If your DH is unwilling to help can you ask friends / work colleagues / family / neighbours to call in on you? hire the doula (do they hang around afterwards?), or speak to your MW about that community help program they do (cant recall the name now). Infact tell your MW that you will be on your own, she will have some ideas for you I am sure (even if its speaking to your DH herself to tell him how important it is you have help).

This is also a slippery slope into PND, so make sure you keep a look out for the signs.

And you and your DH need to have a conversation I think. I'll be honest my view of DP would be changed forever if he had done something like this.

coraltoes · 03/03/2012 16:14

Maffy
Are you still around?

My DH works in a performance related pay kinda job, as do I. Massive reward, totally based on achievement. You know what? If you are good at your job, two weeks away will not ding your bonus, nor your earnings. If you use that as an excuse you are lying.

If you use that as an excuse you are saying a few extra grand is more important than the safety and health of your wife.

If you, op, then make excuses FOR him and suggest all men are clueless, then you are as messed up as he is. Your dc1 deserves better from you. Your dc2 deserves better from you. And you deserve better from your fuckwit husband.

Do not ask permission to pay for help in his absence, just hire it. He didn't ask you about missing paternity leave did he? He just told you?
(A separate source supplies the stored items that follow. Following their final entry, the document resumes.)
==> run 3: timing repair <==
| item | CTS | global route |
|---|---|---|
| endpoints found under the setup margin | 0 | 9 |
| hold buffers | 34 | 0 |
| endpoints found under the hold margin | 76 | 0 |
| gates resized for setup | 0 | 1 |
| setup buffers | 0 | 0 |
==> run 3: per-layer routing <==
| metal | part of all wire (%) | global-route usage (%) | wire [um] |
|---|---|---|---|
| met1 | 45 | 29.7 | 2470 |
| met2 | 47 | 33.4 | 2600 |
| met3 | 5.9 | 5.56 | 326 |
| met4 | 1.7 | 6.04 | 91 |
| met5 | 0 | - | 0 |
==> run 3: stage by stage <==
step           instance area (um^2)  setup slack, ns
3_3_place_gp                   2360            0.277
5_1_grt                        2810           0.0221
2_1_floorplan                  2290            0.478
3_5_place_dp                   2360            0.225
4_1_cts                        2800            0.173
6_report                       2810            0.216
==> src/rtl/tde_ptr_unit.sv <==
module tde_ptr_unit
  import tde_pkg::*;
#(
  parameter int ADDR_W = 32
) (
  input  logic              clk,
  input  logic              rst_n,
  input  logic              base_we,
  input  logic [ADDR_W-1:0] base_wdata,
  input  logic              idle,
  input  logic              advance,
  input  logic              chained,
  input  logic              ring_end,
  input  logic [ADDR_W-1:0] chain_addr,
  output logic [ADDR_W-1:0] cur_addr
);
  logic [ADDR_W-1:0] base_q;
  logic [ADDR_W-1:0] cur_q;
  logic [ADDR_W-1:0] step_addr;

  // chained pointer wins over ring wrap, wrap wins over sequential step
  always_comb begin
    if (chained)       step_addr = chain_addr;
    else if (ring_end) step_addr = base_q;
    else               step_addr = cur_q + ADDR_W'(DESC_BYTES);
  end

  always_ff @(posedge clk or negedge rst_n) begin
    if (!rst_n)       base_q <= '0;
    else if (base_we) base_q <= base_wdata;
  end

  always_ff @(posedge clk or negedge rst_n) begin
    if (!rst_n)                cur_q <= '0;
    else if (advance)          cur_q <= step_addr;
    else if (base_we && idle)  cur_q <= base_wdata;
  end

  assign cur_addr = cur_q;
endmodule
Treat him with the same lack of respect and just book a mothers help. Oh and don't pay for it yourself...he can do so with the fortune he is earning in that fortnight.

twoistwiceasfun · 03/03/2012 17:04

This reply has been deleted

Message withdrawn at poster's request.

lesley33 · 03/03/2012 17:24

Lottie - You seem to be thinkiing the same as me

Hecubasdaughter · 03/03/2012 17:39

I had an EMCS with dd2 in December. I was doing housework and trying to lift things with in days of getting home. I was determined to be a 'proper mum'. As a result my wound opened up and became infected. I felt really crap. Don't do it.

Bunbaker · 03/03/2012 17:50

Can you talk to your midwife and ask her to talk to your husband. It sounds like he simply doesn't understand the implications.

I would just go ahead and hire a doula. also: don't do the housework, don't cook and don't do anything until you are able to.

ElusiveCamel · 03/03/2012 18:07

He is usually very good (within his limitations), but men never undertstand, do they?!
Uhhhhh. No, plenty of men understand. Yours, in particular, is being a selfish uncaring prat. When I fell pregnant my H saved all his leave so that he could take 6 weeks - not for me particularly, but because he really wanted to spend every possible second with his new baby. So, no, it's not 'men'.

He does hope to be at the birth
"Hope"?

Please show him this thread. It is unbelievable that he is not stepping up to take care of his existing child, his wife after a) childbirth b) major surgery and his newborn. Why is he having a child if cannot be arsed to be there? Sorry if that's harsh, but don't diminish how awful he's being by saying it's men. If he really cannot take time off, he should be make alternative arrangements.

coraltoes · 03/03/2012 18:14

Does he ever take time off for holidays? You know, relaxation? Or if he is sick? Yes? Thought so.

If this were my DH I'd give him an ultimatum...work or family.